Maria Castaña, a rustic Galician restaurant in the heart of the historic center of Santiago, is always packed and it can be tricky to get a table at peak times.  But if you happen to go in the early evening before 8:30 or 9 pm, you should be able to get a table without issue.  I almost invariably order their chipirones a Maria Castaña – baby squid cooked in tomatoes, peppers and onions and their zamburiñas, grilled scallops on the shell. They also have some of the most generous cheese platters in town!

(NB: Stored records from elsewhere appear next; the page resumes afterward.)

<file path="flow/design.v">
module lab2_08(input logic clk,
					input logic reset,
					input logic left,right,
					output logic la,lb,lc,ra,rb,rc);
typedef enum logic [2:0] {S0,S1,S2,S3,S4,S5,S6,S7}
statetype;
	statetype state,nextstate;
	always_ff @(posedge clk,posedge reset)
		if (reset) state <= S0;
		else state <= nextstate;
	always_comb
		case (state)
			S0: if(left) nextstate = S1;
				 else if(right) nextstate = S4;
				 else nextstate = S0;
			S1: nextstate = S2;
			S2: nextstate = S3;
			S3: nextstate = S0;
			S4: nextstate = S5;
			S5: nextstate = S6;
			S6: nextstate = S0;
			default: nextstate = S0;
		endcase
	assign la = (state==S1);
	assign lb = (state==S2);
	assign lc = (state==S3);
	assign ra = (state==S4);
	assign rb = (state==S5);
	assign rc = (state==S6);
endmodule
</file>
<file path="flow/run.sh">
#!/bin/bash
# OpenROAD 26Q1-2900-gdf79404cd8, Yosys 0.63+post, stock flow scripts
make -C /OpenROAD-flow-scripts/flow DESIGN_CONFIG=/design/flow/config.mk WORK_HOME=/design/flow/orfs finish
</file>
<file path="flow/config.mk">
export PLATFORM = sky130hd
export DESIGN_NAME = lab2_08
export DESIGN_NICKNAME = lab2_08
export VERILOG_FILES = /design/flow/design.v
export SDC_FILE = /design/flow/constraint.sdc
export NUM_CORES = 4
export LEC_CHECK = 1
export CORE_AREA = 10 10 70 70
export DIE_AREA = 0 0 80 80
</file>
<file path="flow/constraint.sdc">
current_design lab2_08

set clk_period 1.7
set clk_io_pct 0.2

create_clock -name clk0 -period $clk_period [get_ports {clk}]

set non_clock_inputs [all_inputs -no_clocks]
set_input_delay [expr $clk_period * $clk_io_pct] -clock clk0 $non_clock_inputs
set_output_delay [expr $clk_period * $clk_io_pct] -clock clk0 [all_outputs]
</file>
==> impl_metrics.toml <==
# physical design summary
[global_route]
grt_pass1_vias = 171
grt_antenna_before_repair = 0
global_route.overflow_total = 0
grt_start_max_net_pins = 8
grt_pass1_wl_um = 910
globalRouteTotalUtil_pct = 2.05

[sta]
timing.max_slew.rel_slack_pct = 82.3
finalClockPeriodUsage_pct = 84.0
clock.fmax_ghz = 0.700
crit_path_time_final_ns = 1.43
finClkSkew_ns = 0.00141
final-max-slew-violation-count = 0
report.final.hold_viol_count = 0
finalSetupViolCount = 0
rsz0062_at_grt = "no"
tns_ns = 0
pin_slew_with_the_least_headroom_to_its_limit_ns = 0.265

[yosys]
async_reset_ff_share_pct = 100
synthDistinctLibCells = 7
syn_inst = 12
edf_count = 0
yosys.stat.chipArea_um2 = 211
ys_warn_count = 1
syn-cell-area_um2 = 211
synth_top_cell_by_count = "sky130_fd_sc_hd__dfrtp_1"
syn_area_per_cell_um2 = 17.6
ys_seq_elements = 7
top_cells_by_area = "sky130_fd_sc_hd__dfrtp_1, sky130_fd_sc_hd__dfstp_2, sky130_fd_sc_hd__and3b_2, sky130_fd_sc_hd__and2_2, sky130_fd_sc_hd__nor3b_1"
synth-cells-yosys = 12
synth.top_cell.area_share_pct = 71.0
synth.yosys.seq_area_share_pct = 83.4
synth_area_leader_cell = "sky130_fd_sc_hd__dfrtp_1"
yosys_most_used_dff = "sky130_fd_sc_hd__dfrtp_1"

[clock_network]
cts_setup_buffers = 0
cts_max_path_buffers = 2
tritoncts = "built"
clock_sink_count = 7
cts_root_buffer = "sky130_fd_sc_hd__clkbuf_4"
clock.latency.late_pin_ns = 0.25
hold_buffers = 0
cts_htree_levels = 1
cts_inserted_buffers = 3
worst_setup_hold_path_clk_slew_ns = 0.05
post_cts_resize_count = 0

[drt]
average_wire_length_per_cell_after_detail_routing_um = 8.13
totalWireLength_um = 577
antenna_cells_inserted = 0
vias_per_cell = 2.06
final_antenna_net_count = 0
initialDrtViolationCount = 8
detailroute.via_count = 146
drc_errors = 0
count_of_tritonroute_iterations_in_the_first_routing_pass = 2

[pwr]
leakage_power_nw = 0.165
powerDensity_nw_per_um2 = 847
peakVddDrop_uv = 306
report.power.total_w = 0.000327

[setup_path]
worst-path-max-fanout = 2
endpoint_kind = "primary output"
timing.rr.end = "state[0]$_DFF_PP1_"
worst-r2r-setup-slack_ns = 0.68
cp-endpoint = "ra"
crit_path_max_incr_delay_ns = 0.48
crit_type = "reg2out"
ff2ff_path_depth = 2
worst_path_max_delay_cell = "sky130_fd_sc_hd__clkdlybuf4s50_1"
crit_arrival_ns = 1.09
timing.critical_path.required_ns = 1.36
path_cells = "clkdlybuf4s50_1"
critical_path_depth = 1
timing.critical_path.buf_inv = 1
worst_setup_path_start_kind = "flop"
timing.rr.start = "state[0]$_DFF_PP1_"
path_delay_family = "buffers and inverters"
cp-startpoint = "state[1]$_DFF_PP0_"

[die]
dieArea_um2 = 6400
rows = 21
boundaryPins = 10
chipHeight_um = 80
floorplan.core_area_um2 = 3420
floorplan.core_util_pct = 6.19
floorplan.die.width_um = 80

[placed_design]
gp_congestion = 0.649
number_of_input_and_output_port_buffers_inserted = 9
hpwlAfterDp_um = 461

[worst_hold_path]
min-delay-path-class = "in2async"

[job]
warning_count = 25
timing.max_cap.violations = 0

[finish]
post_route_cells_drive_above_1_share_pct = 24.0
largest_register_ff_count = 7
registers.top_by_ff_count = "state"
areaGrowthSynthToFinish_pct = 82.2
reg.largest.list = "state: 7 flops"

[status]
outcome = "complete, no violations"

 A Noiesa is a family operation that just opened a couple of months ago and is named after the chef’s mother who was from the nearby town Noia.  The husband is the chef while the wife and their son manage the front of the house. The service in turn is very warm, kind and familiar and the food has wonderful freshness and brightness.  I particularly like their crujiente de berenjena con miel gallega (fried eggplant with Galician honey) and their zamburiñas (scallops).

Fried Eggplant with Galician honey

Fried Eggplant with Galician honey

 

Moderate

 Located at the Mercado de Abastos,  Abastos 2.0 occupies six market stalls that have been combined.  It addition, it does not have refrigeration. Yes, that’s right, there is no refrigeration. This means that all the ingredients are purchased fresh each day at the market.  As a matter of fact, on more than one occasion, I’ve witnessed one of the cooks popping into one of the market stalls to pickup an ingredient. The mostly fish and seafood creations on the menu are modern renditions of Galician specialties.  You can order just tapas or you can order a tasting menu (35 and 50 euros respectively, depending on which of the tasting menus you select).  I highly recommend the full tasting menu.

San Clemente is a very traditional Spanish restaurant with white tablecloth service where many locals gather for long lunches with the family on weekends. I have been dining at this establishment for over five years and the quality is always consistent.  I recently had an amazing octopus carpacio as well as arroz con bogavante that were simply sublime!

More upscale

Housed in a 17th century building and just a few steps away from Praza de Obradoiro,  A Horta do Obradoiro  offers a modern rendition of Galician dishes in three different spaces:  a small bar upfront, an indoor dining room in the middle and a beautiful courtyard for al aire libre dining in the back.


 Casa Marcelo is Santiago de Compostela’s first Michelin starred restaurant.  A gastropub at heart, it features an Asian/Peruvian/Galician fusion menu in a more modern environment.